Hypersensitivity to catecholamines has been observed in patients withdrawn from beta-blocker therapy. Occasional cases of exacerbation of angina pectoris, arrhythmias and, in some cases, myocardial infarction have been reported after abrupt discontinuation of beta-blocker therapy. Therefore, when discontinuing chronically administered sotalol, particularly in patients with ischemic heart disease, carefully monitor the patient and consider the temporary use of an alternative beta-blocker if appropriate. If possible, the dosage of sotalol should be gradually reduced over a period of one to two weeks. If angina or acute coronary insufficiency develops, appropriate therapy should be instituted promptly. Patients should be warned against interruption or discontinuation of therapy without the physician's advice. Because coronary artery disease is common and may be unrecognized in patients receiving sotalol, abrupt discontinuation in patients with arrhythmias may unmask latent coronary insufficiency.
Sotalol should not be used in patients with hypokalemia or hypomagnesemia prior to correction of imbalance, as these conditions increase the potential for Torsade de Pointes. Special attention should be given to electrolyte and acid-base balance in patients experiencing severe or prolonged diarrhea or patients receiving concomitant diuretic drugs.
Sotalol is eliminated principally via the kidneys through glomerular filtration and to a small degree by tubular secretion. There is a direct relationship between renal function, as measured by serum creatinine or creatinine clearance, and the elimination rate of sotalol [see Dosage and Administration ( 2 )].

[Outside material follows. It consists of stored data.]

===== src/rtl/uart_tx_fifo.sv =====
// uart_tx_fifo: UART transmitter fed by a small TX FIFO.
//
// Bytes written with `start` are queued. The frame engine pops the head
// whenever it is idle or finishing a frame, so queued frames go out with no
// idle gap between them. Each frame latches its timing and format inputs
// when it begins, so later changes to those inputs only affect later frames.
//
// Optional feature macro: UART_TX_PARITY_EN
//   defined   : parity bit supported (parity_en / parity_odd active)
//   undefined : frames never carry parity; parity_en / parity_odd ignored
//
// Ports:
//   clk           system clock, rising edge
//   rst           asynchronous active-low reset
//   clks_per_bit  bit period in clk cycles (values below 2 act as 2)
//   data          byte to enqueue
//   start         enqueue strobe, one entry per cycle while high
//   parity_en     append parity bit (only with UART_TX_PARITY_EN)
//   parity_odd    1 = odd parity, 0 = even parity
//   two_stop      1 = two stop bits, 0 = one stop bit
//   UART_line     serial output, idles high
//   busy          frame in flight or FIFO non-empty
//   full          FIFO holds DEPTH entries
//   overrun       one-cycle pulse after a push was dropped on a full FIFO
//   done          one-cycle pulse on the last cycle of each frame
//
// state  | meaning
// IDLE   | line high, waiting for a queued byte
// START  | start bit (low)
// DATA   | payload bits, LSB first
// PARITY | parity bit (only with UART_TX_PARITY_EN)
// STOP   | one or two stop bits (high)
module uart_tx_fifo #(
    parameter int DATA_BITS = 8,
    parameter int DEPTH     = 16,
    parameter int CNT_W     = 16
) (
    input  logic                 clk,
    input  logic                 rst,
    input  logic [CNT_W-1:0]     clks_per_bit,
    input  logic [DATA_BITS-1:0] data,
    input  logic                 start,
    input  logic                 parity_en,
    input  logic                 parity_odd,
    input  logic                 two_stop,
    output logic                 UART_line,
    output logic                 busy,
    output logic                 full,
    output logic                 overrun,
    output logic                 done
);
    localparam int PTR_W = $clog2(DEPTH);
    localparam int BIT_W = $clog2(DATA_BITS);

    typedef enum logic [2:0] {
        S_IDLE   = 3'd0,
        S_START  = 3'd1,
        S_DATA   = 3'd2,
`ifdef UART_TX_PARITY_EN
        S_PARITY = 3'd3,
`endif
        S_STOP   = 3'd4
    } state_t;

    state_t               state_q, state_d;
    logic [DATA_BITS-1:0] fifo_mem [DEPTH];
    logic [PTR_W-1:0]     wr_ptr_q, wr_ptr_d;
    logic [PTR_W-1:0]     rd_ptr_q, rd_ptr_d;
    logic [PTR_W:0]       count_q, count_d;
    logic [CNT_W-1:0]     cnt_q, cnt_d;
    logic [CNT_W-1:0]     period_q, period_d;
    logic [DATA_BITS-1:0] shift_q, shift_d;
    logic [BIT_W-1:0]     bit_idx_q, bit_idx_d;
    logic                 stop2_q, stop2_d;
    logic                 stop_idx_q, stop_idx_d;
    logic                 line_q, line_d;
    logic                 done_q, done_d;
    logic                 overrun_q, overrun_d;
`ifdef UART_TX_PARITY_EN
    logic                 par_en_q, par_en_d;
    logic                 par_bit_q, par_bit_d;
`else
    logic                 unused_parity;
    assign unused_parity = parity_en ^ parity_odd;
`endif

    logic             push, pop, empty, bit_end, frame_end;
    logic [CNT_W-1:0] cpb_eff;

    assign empty   = (count_q == '0);
    assign full    = (count_q == (PTR_W+1)'(DEPTH));
    // A drop is decided on the registered full flag, so a same-cycle pop
    // never rescues a push into a full FIFO.
    assign push    = start && !full;
    assign cpb_eff = (clks_per_bit < CNT_W'(2)) ? CNT_W'(2) : clks_per_bit;
    assign bit_end = (cnt_q == '0);

    // FIFO storage carries no reset; count and pointers define validity.
    always_ff @(posedge clk) begin
        if (push) begin
            fifo_mem[wr_ptr_q] <= data;
        end
    end

    always_comb begin
        wr_ptr_d = push ? wr_ptr_q + PTR_W'(1) : wr_ptr_q;
        rd_ptr_d = pop  ? rd_ptr_q + PTR_W'(1) : rd_ptr_q;
        count_d  = count_q;
        if (push && !pop) begin
            count_d = count_q + (PTR_W+1)'(1);
        end else if (!push && pop) begin
            count_d = count_q - (PTR_W+1)'(1);
        end
    end

    always_ff @(posedge clk or negedge rst) begin
        if (!rst) begin
            state_q    <= S_IDLE;
            wr_ptr_q   <= '0;
            rd_ptr_q   <= '0;
            count_q    <= '0;
            cnt_q      <= '0;
            period_q   <= '0;
            shift_q    <= '0;
            bit_idx_q  <= '0;
            stop2_q    <= 1'b0;
            stop_idx_q <= 1'b0;
            line_q     <= 1'b1;
            done_q     <= 1'b0;
            overrun_q  <= 1'b0;
`ifdef UART_TX_PARITY_EN
            par_en_q   <= 1'b0;
            par_bit_q  <= 1'b0;
`endif
        end else begin
            state_q    <= state_d;
            wr_ptr_q   <= wr_ptr_d;
            rd_ptr_q   <= rd_ptr_d;
            count_q    <= count_d;
            cnt_q      <= cnt_d;
            period_q   <= period_d;
            shift_q    <= shift_d;
            bit_idx_q  <= bit_idx_d;
            stop2_q    <= stop2_d;
            stop_idx_q <= stop_idx_d;
            line_q     <= line_d;
            done_q     <= done_d;
            overrun_q  <= overrun_d;
`ifdef UART_TX_PARITY_EN
            par_en_q   <= par_en_d;
            par_bit_q  <= par_bit_d;
`endif
        end
    end

    assign frame_end = (state_q == S_STOP) && bit_end && (!stop2_q || stop_idx_q);

    always_comb begin
        state_d    = state_q;
        pop        = 1'b0;
        cnt_d      = cnt_q;
        period_d   = period_q;
        shift_d    = shift_q;
        bit_idx_d  = bit_idx_q;
        stop2_d    = stop2_q;
        stop_idx_d = stop_idx_q;
`ifdef UART_TX_PARITY_EN
        par_en_d   = par_en_q;
        par_bit_d  = par_bit_q;
`endif
        if (state_q != S_IDLE) begin
            cnt_d = bit_end ? period_q - CNT_W'(1) : cnt_q - CNT_W'(1);
        end
        unique case (state_q)
            S_IDLE: begin
                if (!empty) pop = 1'b1;
            end
            S_START: begin
                if (bit_end) state_d = S_DATA;
            end
            S_DATA: begin
                if (bit_end) begin
                    shift_d   = shift_q >> 1;
                    bit_idx_d = bit_idx_q + BIT_W'(1);
                    if (bit_idx_q == BIT_W'(DATA_BITS - 1)) begin
                        bit_idx_d = '0;
`ifdef UART_TX_PARITY_EN
                        state_d   = par_en_q ? S_PARITY : S_STOP;
`else
                        state_d   = S_STOP;
`endif
                    end
                end
            end
`ifdef UART_TX_PARITY_EN
            S_PARITY: begin
                if (bit_end) state_d = S_STOP;
            end
`endif
            S_STOP: begin
                if (bit_end) begin
                    if (stop2_q && !stop_idx_q) begin
                        stop_idx_d = 1'b1;
                    end else if (!empty) begin
                        pop = 1'b1;
                    end else begin
                        state_d = S_IDLE;
                    end
                end
            end
            default: state_d = S_IDLE;
        endcase
        // Frame start: take the head byte and snapshot the per-frame config.
        if (pop) begin
            state_d    = S_START;
            period_d   = cpb_eff;
            cnt_d      = cpb_eff - CNT_W'(1);
            shift_d    = fifo_mem[rd_ptr_q];
            bit_idx_d  = '0;
            stop2_d    = two_stop;
            stop_idx_d = 1'b0;
`ifdef UART_TX_PARITY_EN
            par_en_d   = parity_en;
            par_bit_d  = (^fifo_mem[rd_ptr_q]) ^ parity_odd;
`endif
        end
    end

    // Line and done are registered from the current state, so both lag the
    // state by one cycle and stay aligned with each other.
    always_comb begin
        line_d = 1'b1;
        unique case (state_q)
            S_START:  line_d = 1'b0;
            S_DATA:   line_d = shift_q[0];
`ifdef UART_TX_PARITY_EN
            S_PARITY: line_d = par_bit_q;
`endif
            default:  line_d = 1'b1;
        endcase
        done_d    = frame_end;
        overrun_d = start && full;
    end

    assign UART_line = line_q;
    assign overrun   = overrun_q;
    assign done      = done_q;
    // done_q keeps busy high through the last stop-bit cycle on the line.
    assign busy      = (state_q != S_IDLE) || !empty || done_q;

endmodule


===== config.mk =====
export PLATFORM = sky130hd
export DESIGN_NAME = uart_tx_fifo
export DESIGN_NICKNAME = d
export VERILOG_FILES = /design/src/rtl/uart_tx_fifo.sv
export SDC_FILE = /design/constraint.sdc
export NUM_CORES = 1
export LEC_CHECK = 0
export CAP_MARGIN = 20
export CORE_MARGIN = 2
export CORE_UTILIZATION = 55
export CTS_BUF_LIST = sky130_fd_sc_hd__clkbuf_4 sky130_fd_sc_hd__clkbuf_8
export CTS_CLUSTER_DIAMETER = 80
export DETAILED_ROUTE_END_ITERATION = 7
export PLACE_DENSITY = 0.74
export SYNTH_ARGS = -nofsm -noshare
export SYNTH_HDL_FRONTEND = slang
export SYNTH_SLANG_ARGS = --single-unit
export TNS_END_PERCENT = 20

===== constraint.sdc =====
create_clock -name clk -period 3.45 [get_ports clk]
set_clock_uncertainty 0.05 [all_clocks]
set_input_delay 1.035 -clock clk [delete_from_list [all_inputs] [get_ports clk]]
set_output_delay 1.035 -clock clk [all_outputs]
set_load 0.01 [all_outputs]

==> results by group, run 1 <==
Power and ir drop
  – Internal power: around 4.5 mW
  – Seq pwr share: 0.496
  – Leakage: 3.55 nW
  – Pwr/cell area: 687 nW/µm²
  – Comb power frac: 0.291
  – Pwr Total: 6.74 mW
  – Sw power: 2.28 mW
  – Max VDD drop: 0.611 mV
  – Sw frac: 0.338
  – Clock Power Share: 0.213

Clocking
  – Num CTS Buffers: 17
  – Clock sink total: 192
  – Skew-Pair Late Insertion Delay: 0.47 ns
  – H-tree depth: 4
  – Clock Root Buffer: clkbuf_8
  – TritonCTS clock tree: yes
  – # hold bufs at CTS: 0
  – CTS max path bufs: 2
  – Clk slew on worst S/H paths: 0.11 ns

Finish
  – FILL cells: approximately 1.1k
  – Layout cells sized above 1: 0.212
  – Reg area: 5450 µm²
  – Most frequent cells in the layout: edfxtp_1 (128), nand2_1 (85), dfrtp_1 (62)
  – Multi-input logic area: 2990 µm²
  – Commonest non-fill, non-tap cell in the layout: edfxtp_1
  – Core Util, Final: 0.646
  – N_diodes: 0
  – Final nets: around 720
  – Area delta synth->final: 14.6%

Synthesis
  – Dominant synthesized flop cell: edfxtp_1
  – Post-synth EDFFs: 128
  – #FFs+latches synth: around 190
  – Synth warn: 0
  – Synth async-reset ratio: 0.333
  – Post-synthesis mux area share: 0.111
  – Synthesized cell area: between 8000 and 9000 µm²
  – Largest family of logic cells by synthesized area: simple AND/OR/NAND/NOR gates
  – Post-synth net total: 645
  – Synthesized area per cell: ~14 µm²
  – Library cells used by synthesis: 69
  – Synth Area in Compound Gates: 0.0764
  – Sequential fraction of the synthesis area: 0.636
  – Post-Synth Simple-Gate Area: 0.118
  – Synthesized instance count: between 600 and 700
  – Adder-Cell Fraction of Synth Area: 0.0199
  – Synth Area in XOR/XNOR: 0.0225

Global routing
  – Vias in the first global route: 5344
  – Initial antenna violation count: 0
  – Global-route wire length before repair: 28600 µm
  – GR peak layer: met2
  – Gr usage total: 0.229
  – Met3 usage: 0.0412
  – Met1 Use GR: 0.330
  – GR Layer Usage met2: 0.362
  – GR Overflow Total: 0
  – Largest net degree at the start of global routing: 36

Drt
  – Drt initial violations: 557
  – Residual DRC: 0
  – Wire length per cell: 20.4 µm
  – Final wirelength: 17900 µm
  – ANT nets after route: 0
  – Vias per Instance: 6.18
  – Pre-Repair DR Iteration Count: 5
  – Via count: 5418

STA
  – Max Freq: 301 MHz
  – Final worst path period share: 0.963
  – Hold Vio Cnt, Final: 0
  – Final setup violation count: 0
  – Tightest hold margin: 0.432 ns
  – Final setup TNS: 0 ns
  – Worst-margin pin slew: 0.707 ns
  – Slew Viols, Final: 0
  – Post-layout min period: 3.32 ns
  – Rel. slew slack: 0.529

Setup path
  – Critical-path top delay cell: or4_4
  – Worst R2R Setup Slack: 0.21 ns
  – CP required: 2.36 ns
  – Critical path endpoint category: output pin
  – Reg2reg end: cnt_q[10]
  – Worst-case reg-to-reg path depth: 13
  – CP bufs+invs: 1
  – CP Data Arrival Time: 2.24 ns
  – Stages on worst setup path: 3
  – Crit path max-delay family: simple AND/OR/NAND/NOR gates
  – Crit-path max cell delay: 0.59 ns
  – CP startpoint: count_q[1]
  – CP Class: reg2out
  – Startpoint Class: flip-flop
  – Worst path cell trace: or4_4 > nor2_1 > clkdlybuf4s50_1
  – Worst-path fanout max: 5
  – Worst setup path end: full
  – R2r startpoint: cnt_q[11]

Floorplanning
  – Row cnt: 45
  – Core Area: 15200 µm²
  – Chip Width: 129 µm
  – Starting Density: 0.564
  – Die Ht: roughly 130 µm
  – Die ar.: 16600 µm²
  – # IOs: 35

Placement
  – Port Buffers: 32
  – DPL Wire Length: approximately 12000 µm
  – GPL Wtd Cong: ~0.91

Flow run
  – MaxCap Viol Count: 0

Outcome
  – Outcome: finished clean

Hold path
  – Worst min path class: reg2reg
  – Hold Path Depth: 2
## stage by stage
stage	setup WS, ns	instance area [µm²]	instances
after floorplan	0.0585	8570	602
after global placement	-0.105	9410	844
after detailed placement	-0.175	9410	844
after CTS	0.0189	9800	875
after global routing	-0.0160	9810	876
final	0.127	9810	876
## logic make-up (layout without fill, tap and decap cells)
kind of cell    count (synthesis)  in the layout
mux                            45             45
xor+xnor                       22             22
simple gates                  200            200
fa+ha+maj                      13             13
buf+inv                        34            120
flops                         192            192
compound gates                 96             96
## repair_timing
| item | 4_1_cts | 5_1_grt |
|---|---|---|
| endpoints found under the setup margin | 0 | 2 |
| buffers inserted | 0 | 1 |
| resized for setup | 0 | 1 |
## final cells by class
type,instances,share of cell area
inverters,6,0.00229
repair buffers,83,0.0737
flip-flops and latches,192,0.555
clock buffers,17,0.0238
well taps,188,0.0240
clock inverters,14,0.0161
multi-input cells,376,0.305
## worst min-delay path: stages (launching register included)
cell and delay, ns:
dfrtp_1 0.36, nand2_1 0.05, nand2_1 0.05
## per-layer routing
metal | share of wire | vias to the layer above
met4 | 0.018 | 0
met2 | 0.49 | 223
met3 | 0.065 | 37
met1 | 0.43 | 2707
li1 | - | 2451
met5 | 0 | -
## cells in the mapped netlist, types with 7 or more instances
library cell	instances	area share
o21ai_1	12	0.0070
nor3_1	10	0.0058
nand3_1	13	0.0076
a21oi_1	24	0.014
nand4_1	7	0.0051
buf_2	11	0.0064
nor2_1	40	0.018
xnor2_1	19	0.019
clkbuf_1	10	0.0044
nand2_1	85	0.037
buf_1	7	0.0031
ha_1	12	0.018
edfxtp_1	128	0.45
dfrtp_1	63	0.18
nand2b_1	9	0.0066
nor4_1	9	0.0066
o21ai_0	15	0.0088
mux4_2	40	0.11
## flip-flops by register name, summed over array words and instances (netlist names)
name and count:
wr_ptr_q 4, done 1, bit_idx_q 3, shift_q 8, count_q 5, stop2_q 1
UART_line 1, stop_idx_q 1, cnt_q 16, period_q 16, fifo_mem 128, state_q 3
rd_ptr_q 4, overrun 1
## power by group through the flow
stage	clock, mW	combinational, mW	sequential (mW)
2_1_floorplan	0	1.54	3.16
3_3_place_gp	0	1.89	3.35
3_5_place_dp	0	1.96	3.37
4_1_cts	1.46	1.96	3.33
5_1_grt	1.55	2.15	3.39
6_report	1.44	1.96	3.34
## worst min path at each step
stage,start,endpoint,slack [ns]
finish,shift_q[4],shift_q[3],0.43
floorplan,shift_q[5],shift_q[4],0.39
global placement,shift_q[5],shift_q[4],0.40
global route,shift_q[4],shift_q[3],0.46
CTS,shift_q[4],shift_q[3],0.43
detailed placement,shift_q[5],shift_q[4],0.41
(Power assumes the default switching activity.)
==> run 2, diff against run 1 <==
--- a/config.mk
+++ b/config.mk
@@ -11,6 +11,7 @@
 export CTS_BUF_LIST = sky130_fd_sc_hd__clkbuf_4 sky130_fd_sc_hd__clkbuf_8
 export CTS_CLUSTER_DIAMETER = 80
 export DETAILED_ROUTE_END_ITERATION = 7
+export GPL_ROUTABILITY_DRIVEN = 0
 export PLACE_DENSITY = 0.74
 export SYNTH_ARGS = -nofsm -noshare
 export SYNTH_HDL_FRONTEND = slang
==> run 2 against run 1 <==
  * Setup slack worse by 0.019 ns
  * Non-clock buffer count shrank 3
  * Critical path type unchanged
  * Largest cell class unchanged
  * Sequential power fell by 1%
  * Design area up 0.33%
==> results by group, run 2 (synthesis gave the netlist of run 1 again) <==
Outcome
  – Outcome: finished clean

Floorplanning
  – # IOs: 35 (unchanged)
  – Die Ht: 129 µm (unchanged)
  – Chip Width: 129 µm (unchanged)
  – Row cnt: 45 (unchanged)
  – Starting Density: 0.564 (unchanged)
  – Die ar.: 16600 µm² (unchanged)
  – Core Area: 15200 µm² (unchanged)

Global routing
  – Gr usage total: 0.239 (+0.00948)
  – Global-route wire length before repair: 29600 µm (+3.5%)
  – GR Overflow Total: 0 (unchanged)
  – Vias in the first global route: 5633 (+5.4%)
  – Largest net degree at the start of global routing: 65 (+81%)
  – Initial antenna violation count: 0 (unchanged)

STA
  – Max Freq: 299 MHz (-0.56%)
  – Final setup violation count: 0 (unchanged)
  – Tightest hold margin: 0.446 ns (+0.0142 ns)
  – Slew Viols, Final: 0 (unchanged)
  – Hold Vio Cnt, Final: 0 (unchanged)
  – Final worst path period share: 0.969 (+0.00543)
  – RSZ-0062 raised after global routing: yes
  – Post-layout min period: 3.34 ns (+0.0187 ns)
  – Rel. slew slack: 0.560 (+0.0309)
  – Worst-margin pin slew: 0.660 ns (-0.0463 ns)

Drt
  – Met3 wire len: 991 µm (-14%)
  – Wire length per cell: 20.8 µm (+1.9%)
  – Drt initial violations: 520 (-6.6%)
  – Final wirelength: 18200 µm (+1.7%)
  – Pre-Repair DR Iteration Count: 5 (unchanged)
  – ANT nets after route: 0 (unchanged)
  – Via count: 5419 (+0.018%)
  – Vias per Instance: 6.20 (+0.25%)
  – Met2 WL post-DR: 9320 µm (+6.7%)
  – Top Layer Used: met4
  – Metal-1 WL: 7590 µm (-1.1%)
  – Residual DRC: 0 (unchanged)

Setup path
  – Critical-path top delay cell: clkdlybuf4s50_1
  – Worst path cell trace: nor4_4 > nand4_1 > or2_2 > clkdlybuf4s50_1
  – Crit-path max cell delay: 0.48 ns (-0.11 ns)
  – CP Class: reg2out
  – Critical path endpoint category: output pin
  – Startpoint Class: flip-flop
  – CP Data Arrival Time: 2.26 ns (+0.02 ns)
  – Worst-path fanout max: 4 (-1)
  – CP required: 2.36 ns (about the same)
  – Worst R2R Setup Slack: 0.23 ns (+0.02 ns)

Clocking
  – H-tree depth: 4 (unchanged)
  – Clock sink total: 192 (unchanged)
  – Clk slew on worst S/H paths: 0.11 ns (about the same)
  – Post-CTS Setup Inserts: 0 (unchanged)
  – CTS max path bufs: 2 (unchanged)
  – TritonCTS clock tree: yes
  – Skew-Pair Late Insertion Delay: 0.49 ns (+0.02 ns)
  – Clock Root Buffer: clkbuf_8
  – # hold bufs at CTS: 0 (unchanged)
  – Num CTS Buffers: 17 (unchanged)

Finish
  – Commonest non-fill, non-tap cell in the layout: edfxtp_1
  – Layout cells sized above 1: 0.213 (+0.000619)
  – Core Util, Final: 0.648 (+0.00214)
  – Area delta synth->final: 14.9%
  – Most frequent cells in the layout: edfxtp_1 (128), nand2_1 (85), dfrtp_1 (60)
  – Final nets: 716 (-0.42%)
  – N_diodes: 0 (unchanged)
  – Max reg flops: 128 (unchanged)
  – Largest Register: fifo_mem
  – Largest regs: fifo_mem x128, cnt_q x16, period_q x16

Power and ir drop
  – Sw frac: 0.346 (+0.00758)
  – Pwr Total: 6.89 mW (+2.2%)
  – Internal power: 4.51 mW (+1.0%)
  – Comb power frac: 0.295 (+0.004)
  – Seq pwr share: 0.478 (-0.018)
  – Clock Power Share: 0.228 (+0.015)
  – Max VDD drop: 0.506 mV (-17%)
  – Leakage: 3.55 nW (+0.20%)
  – Pwr/cell area: 700 nW/µm² (+1.9%)
  – Sw power: 2.38 mW (+4.5%)

Placement
  – Port Buffers: 32 (unchanged)
  – DPL Wire Length: 12300 µm (+1.9%)

Hold path
  – Worst min path class: reg2reg

Flow run
  – MaxCap Viol Count: 0 (unchanged)
[run 2: final cells by class]
type | count | area (µm²)
tap | 188 | 235
fill | 1058 | 5360
clock inverter | 15 | 210
clock buffer | 17 | 234
timing repair buffer | 80 | 701
inverter | 6 | 22.5
sequential | 192 | 5450
multi-input combinational | 376 | 2990
[run 2: worst max-delay path: cells and delay by family, from the launching register on]
kind,cells,cell delay (ns)
buf+inv,1,0.48
flops,1,0.46
simple gates,3,0.84
[run 2: metal layers]
| layer | vias up | track usage |
|---|---|---|
| met5 | - | 0 |
| met4 | 0 | 0.0735 |
| met3 | 28 | 0.0516 |
| met2 | 166 | 0.403 |
| met1 | 2782 | 0.315 |
| li1 | 2443 | - |
[run 2: timing repair]
action	4_1_cts	5_1_grt
endpoints found under the setup margin	1	2
pin swaps	0	1
gates resized for setup	1	2
[run 2: final timing paths]
check | end | cells past startpoint | start
worst max-delay path | busy | 4 | count_q[2]
worst min-delay path | period_q[0] | 1 | period_q[0]
worst max register to register | count_q[4] | 12 | count_q[1]
worst min register to register | period_q[0] | 1 | period_q[0]
max in group asynchronous | rd_ptr_q[0] | 2 | rst
min in group asynchronous | period_q[15] | 2 | rst
[run 2: metrics by stage]
| stage | TNS, ns | instance area, µm² | cells | setup WS (ns) |
|---|---|---|---|---|
| 2_1_floorplan | 0 | 8570 | 602 | 0.0585 |
| 3_3_place_gp | -0.567 | 9390 | 842 | -0.121 |
| 3_5_place_dp | -1.08 | 9390 | 842 | -0.207 |
| 4_1_cts | 0 | 9840 | 874 | 0.0474 |
| 5_1_grt | -0.00520 | 9850 | 874 | -0.00520 |
| 6_report | 0 | 9850 | 874 | 0.108 |
[run 2: power groups by stage]
stage	clock, mW	combinational, mW	sequential (mW)
2_1_floorplan	0	1.54	3.16
3_3_place_gp	0	1.94	3.29
3_5_place_dp	0	2.04	3.32
4_1_cts	1.59	2.05	3.28
5_1_grt	1.67	2.23	3.35
6_report	1.57	2.03	3.29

Patients with bronchospastic diseases should, in general, not receive beta-blockers. If sotalol is to be administered, use the smallest effective dose, to minimize inhibition of bronchodilation produced by endogenous or exogenous catecholamine stimulation of beta receptors.
Beta-blockade may mask some important premonitory signs of acute hypoglycemia (e.g., tachycardia) in patients with diabetes (especially labile diabetes) or with a history of episodes of spontaneous hypoglycemia.
Beta-blockade may mask certain clinical signs (e.g., tachycardia) of hyperthyroidism. Avoid abrupt withdrawal of beta-blockade which might be followed by an exacerbation of symptoms of hyperthyroidism, including thyroid storm. The beta-blocking effects of sotalol may be useful in controlling heart rate in AFIB associated with thyrotoxicosis, but no study has been conducted to evaluate this.
While taking beta-blockers, patients with a history of anaphylactic reaction to a variety of allergens may have a more severe reaction on repeated challenge, either accidental, diagnostic, or therapeutic. Such patients may be unresponsive to the usual doses of epinephrine used to treat the allergic reaction.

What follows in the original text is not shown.